__YOUR ASSIGNMENT__:
In the data that follows, find the line with "first_pass_iters: 8"; transcribe it, every later line up to the one with "seqPwrFrac_pct: 31.4", and that line as well, exactly and with no others.

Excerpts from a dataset
==================================================
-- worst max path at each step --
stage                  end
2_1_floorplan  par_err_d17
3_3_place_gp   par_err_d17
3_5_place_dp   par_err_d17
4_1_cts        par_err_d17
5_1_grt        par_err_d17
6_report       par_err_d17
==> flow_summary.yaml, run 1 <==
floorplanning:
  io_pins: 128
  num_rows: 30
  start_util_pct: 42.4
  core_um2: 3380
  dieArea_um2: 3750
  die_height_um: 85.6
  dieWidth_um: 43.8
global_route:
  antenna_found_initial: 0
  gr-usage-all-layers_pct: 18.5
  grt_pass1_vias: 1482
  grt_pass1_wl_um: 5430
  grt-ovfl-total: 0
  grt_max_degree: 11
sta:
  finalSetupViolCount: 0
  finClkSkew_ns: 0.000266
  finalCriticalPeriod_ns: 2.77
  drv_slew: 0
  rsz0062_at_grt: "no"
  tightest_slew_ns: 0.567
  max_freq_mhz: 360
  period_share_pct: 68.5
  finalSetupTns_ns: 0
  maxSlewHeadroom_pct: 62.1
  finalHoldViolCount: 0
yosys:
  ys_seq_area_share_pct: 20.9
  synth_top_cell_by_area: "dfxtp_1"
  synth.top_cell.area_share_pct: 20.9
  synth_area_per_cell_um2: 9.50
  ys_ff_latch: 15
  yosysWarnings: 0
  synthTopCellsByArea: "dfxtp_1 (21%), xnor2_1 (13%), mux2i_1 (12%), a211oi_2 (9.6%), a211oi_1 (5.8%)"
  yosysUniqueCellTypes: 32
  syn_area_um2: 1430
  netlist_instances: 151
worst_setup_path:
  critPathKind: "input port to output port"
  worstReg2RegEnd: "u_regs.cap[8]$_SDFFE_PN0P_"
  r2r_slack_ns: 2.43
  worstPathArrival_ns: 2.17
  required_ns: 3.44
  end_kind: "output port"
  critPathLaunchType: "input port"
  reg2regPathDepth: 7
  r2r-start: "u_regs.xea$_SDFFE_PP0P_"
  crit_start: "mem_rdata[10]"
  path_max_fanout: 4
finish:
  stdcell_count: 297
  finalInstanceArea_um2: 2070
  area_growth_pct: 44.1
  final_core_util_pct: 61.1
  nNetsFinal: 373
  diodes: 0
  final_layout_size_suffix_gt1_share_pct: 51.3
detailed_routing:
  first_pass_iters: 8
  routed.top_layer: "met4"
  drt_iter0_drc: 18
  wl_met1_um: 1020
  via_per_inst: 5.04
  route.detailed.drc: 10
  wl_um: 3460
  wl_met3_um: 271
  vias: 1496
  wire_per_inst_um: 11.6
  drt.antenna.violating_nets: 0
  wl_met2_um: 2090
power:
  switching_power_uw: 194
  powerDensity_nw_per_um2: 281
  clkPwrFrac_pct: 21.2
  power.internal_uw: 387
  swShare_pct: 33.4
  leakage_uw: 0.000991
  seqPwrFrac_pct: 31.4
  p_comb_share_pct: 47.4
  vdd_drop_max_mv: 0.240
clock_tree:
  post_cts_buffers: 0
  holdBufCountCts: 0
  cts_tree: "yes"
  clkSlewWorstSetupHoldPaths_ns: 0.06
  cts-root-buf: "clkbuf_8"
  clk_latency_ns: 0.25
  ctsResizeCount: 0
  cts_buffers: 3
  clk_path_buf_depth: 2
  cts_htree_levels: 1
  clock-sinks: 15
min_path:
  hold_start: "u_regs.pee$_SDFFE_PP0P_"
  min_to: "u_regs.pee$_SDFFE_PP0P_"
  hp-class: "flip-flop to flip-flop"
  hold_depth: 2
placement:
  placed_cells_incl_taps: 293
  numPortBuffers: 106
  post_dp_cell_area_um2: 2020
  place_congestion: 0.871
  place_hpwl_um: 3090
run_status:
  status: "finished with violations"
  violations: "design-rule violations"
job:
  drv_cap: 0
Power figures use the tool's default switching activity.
**src/rtl/rxw_pkg.sv**
```systemverilog
package rxw_pkg;
    localparam int WORD_W = 32;
    localparam int HALF_W = 16;

    typedef enum logic {
        CS_COLLECT  = 1'b0,
        CS_COMPLETE = 1'b1
    } coll_state_t;

    typedef enum logic [1:0] {
        RS_EMPTY  = 2'd0,
        RS_FULL   = 2'd1,
        RS_GOT_LO = 2'd2,
        RS_GOT_HI = 2'd3
    } rd_state_t;
endpackage

```
**src/rtl/rxw_collect.sv**
```systemverilog
module rxw_collect
    import rxw_pkg::*;
#(
    parameter int W = WORD_W
) (
    input  logic         clk,
    input  logic         rst_n,
    input  logic         bit_stb,
    input  logic         bit_val,
    input  logic         bit_err,
    output logic         eos,
    output logic [W-1:0] cand
);
    localparam int CNT_W = $clog2(W);

    coll_state_t        state_q, state_d;
    logic [CNT_W-1:0]   cnt_q;
    logic [W-2:0]       shreg_q;
    logic               good_stb;
    logic               last_bit;

    always_comb begin
        good_stb = bit_stb && !bit_err;
        last_bit = good_stb && (cnt_q == CNT_W'(W - 1));
    end

    always_comb begin
        state_d = state_q;
        unique case (state_q)
            CS_COLLECT:  state_d = last_bit ? CS_COMPLETE : CS_COLLECT;
            CS_COMPLETE: state_d = CS_COLLECT;
            default:     state_d = CS_COLLECT;
        endcase
    end

    always_ff @(posedge clk or negedge rst_n) begin
        if (!rst_n) state_q <= CS_COLLECT;
        else        state_q <= state_d;
    end

    always_ff @(posedge clk or negedge rst_n) begin
        if (!rst_n) begin
            cnt_q <= '0;
        end else if (bit_err) begin
            cnt_q <= '0;
        end else if (bit_stb) begin
            cnt_q <= last_bit ? '0 : cnt_q + 1'b1;
        end
    end

    always_ff @(posedge clk or negedge rst_n) begin
        if (!rst_n) begin
            shreg_q <= '0;
        end else begin
            for (int k = 0; k < W - 1; k++) begin
                if (good_stb && (cnt_q == CNT_W'(k))) shreg_q[k] <= bit_val;
            end
        end
    end

    always_ff @(posedge clk or negedge rst_n) begin
        if (!rst_n)        cand <= '0;
        else if (last_bit) cand <= {bit_val, shreg_q};
    end

    always_comb eos = (state_q == CS_COMPLETE);

    assert_eos_after_strobe_R2: assert property (@(posedge clk) disable iff (!rst_n)
        eos |-> $past(bit_stb && !bit_err));

    assert_err_restarts_R10: assert property (@(posedge clk) disable iff (!rst_n)
        bit_err |=> (cnt_q == '0));
endmodule

```
**src/rtl/rxw_check.sv**
```systemverilog
module rxw_check
    import rxw_pkg::*;
#(
    parameter int W      = WORD_W,
    parameter int FILT_A = 8,
    parameter int FILT_B = 9
) (
    input  logic         eos,
    input  logic [W-1:0] cand,
    input  logic         filt_en,
    input  logic         match_a,
    input  logic         match_b,
    output logic         accept,
    output logic [W-1:0] word_fix
);
    logic parity_bit;
    logic label_ok;

    always_comb begin
        parity_bit = ~(^cand);
        label_ok   = (cand[FILT_A] == match_a) && (cand[FILT_B] == match_b);
        accept     = eos && (!filt_en || label_ok);
        word_fix   = {parity_bit, cand[W-2:0]};
    end
endmodule

```
**src/rtl/rxw_readout.sv**
```systemverilog
module rxw_readout
    import rxw_pkg::*;
#(
    parameter int W = WORD_W,
    parameter int H = HALF_W
) (
    input  logic         clk,
    input  logic         rst_n,
    input  logic         load,
    input  logic [W-1:0] word_in,
    input  logic         rd_en_n,
    input  logic         half_sel,
    output logic [H-1:0] rd_data,
    output logic         ready_n
);
    localparam int LSB_W = 8;

    rd_state_t    state_q, state_d;
    logic [W-1:0] held_q;
    logic         en_q;
    logic         release_evt;
    logic [H-1:0] half_lo, half_hi;

    always_comb release_evt = rd_en_n && !en_q;

    always_comb begin
        state_d = state_q;
        if (load) begin
            state_d = RS_FULL;
        end else if (release_evt) begin
            unique case (state_q)
                RS_EMPTY:  state_d = RS_EMPTY;
                RS_FULL:   state_d = half_sel ? RS_GOT_HI : RS_GOT_LO;
                RS_GOT_LO: state_d = half_sel ? RS_EMPTY : RS_GOT_LO;
                RS_GOT_HI: state_d = half_sel ? RS_GOT_HI : RS_EMPTY;
                default:   state_d = RS_EMPTY;
            endcase
        end
    end

    always_ff @(posedge clk or negedge rst_n) begin
        if (!rst_n) state_q <= RS_EMPTY;
        else        state_q <= state_d;
    end

    always_ff @(posedge clk or negedge rst_n) begin
        if (!rst_n) begin
            held_q <= '0;
            en_q   <= 1'b1;
        end else begin
            en_q <= rd_en_n;
            if (load) held_q <= word_in;
        end
    end

    // half 1: first eight bits reversed in the low byte
    generate
        for (genvar i = 0; i < LSB_W; i++) begin : g_lsb
            assign half_lo[LSB_W-1-i] = held_q[i];
        end
        for (genvar j = 0; j < 5; j++) begin : g_label_hi
            assign half_lo[11+j] = held_q[8+j];
        end
        for (genvar k = 0; k < H; k++) begin : g_hi
            assign half_hi[k] = held_q[13+k];
        end
    endgenerate
    assign half_lo[8]  = held_q[31];
    assign half_lo[9]  = held_q[29];
    assign half_lo[10] = held_q[30];

    always_comb begin
        ready_n = (state_q == RS_EMPTY);
        if (rd_en_n)       rd_data = '0;
        else if (half_sel) rd_data = half_hi;
        else               rd_data = half_lo;
    end

    assert_ready_falls_on_load_R5: assert property (@(posedge clk) disable iff (!rst_n)
        $fell(ready_n) |-> $past(load));

    assert_ready_rises_on_fetch_R5: assert property (@(posedge clk) disable iff (!rst_n)
        $rose(ready_n) |-> $past(release_evt));

    assert_held_stable_R7: assert property (@(posedge clk) disable iff (!rst_n)
        !load |=> $stable(held_q));
endmodule

```
**src/rtl/rx_word_assembler.sv**
```systemverilog
module rx_word_assembler
    import rxw_pkg::*;
#(
    parameter int FILT_A = 8,
    parameter int FILT_B = 9
) (
    input  logic              clk,
    input  logic              rst_n,
    input  logic              bit_stb,
    input  logic              bit_val,
    input  logic              bit_err,
    input  logic              filt_en,
    input  logic              match_a,
    input  logic              match_b,
    input  logic              rd_en_n,
    input  logic              half_sel,
    output logic [HALF_W-1:0] rd_data,
    output logic              ready_n
);
    logic              eos;
    logic [WORD_W-1:0] cand;
    logic              accept;
    logic [WORD_W-1:0] word_fix;

    rxw_collect #(.W(WORD_W)) u_collect (
        .clk(clk), .rst_n(rst_n), .bit_stb(bit_stb), .bit_val(bit_val),
        .bit_err(bit_err), .eos(eos), .cand(cand)
    );

    rxw_check #(.W(WORD_W), .FILT_A(FILT_A), .FILT_B(FILT_B)) u_check (
        .eos(eos), .cand(cand), .filt_en(filt_en), .match_a(match_a),
        .match_b(match_b), .accept(accept), .word_fix(word_fix)
    );

    rxw_readout #(.W(WORD_W), .H(HALF_W)) u_readout (
        .clk(clk), .rst_n(rst_n), .load(accept), .word_in(word_fix),
        .rd_en_n(rd_en_n), .half_sel(half_sel), .rd_data(rd_data), .ready_n(ready_n)
    );

    assert_parity_stored_R3: assert property (@(posedge clk) disable iff (!rst_n)
        accept |-> (word_fix[WORD_W-1] == ~(^cand)) || (WORD_W != 32));
endmodule

```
==================================================
__ANSWER TO THIS TASK__:
  first_pass_iters: 8
  routed.top_layer: "met4"
  drt_iter0_drc: 18
  wl_met1_um: 1020
  via_per_inst: 5.04
  route.detailed.drc: 10
  wl_um: 3460
  wl_met3_um: 271
  vias: 1496
  wire_per_inst_um: 11.6
  drt.antenna.violating_nets: 0
  wl_met2_um: 2090
power:
  switching_power_uw: 194
  powerDensity_nw_per_um2: 281
  clkPwrFrac_pct: 21.2
  power.internal_uw: 387
  swShare_pct: 33.4
  leakage_uw: 0.000991
  seqPwrFrac_pct: 31.4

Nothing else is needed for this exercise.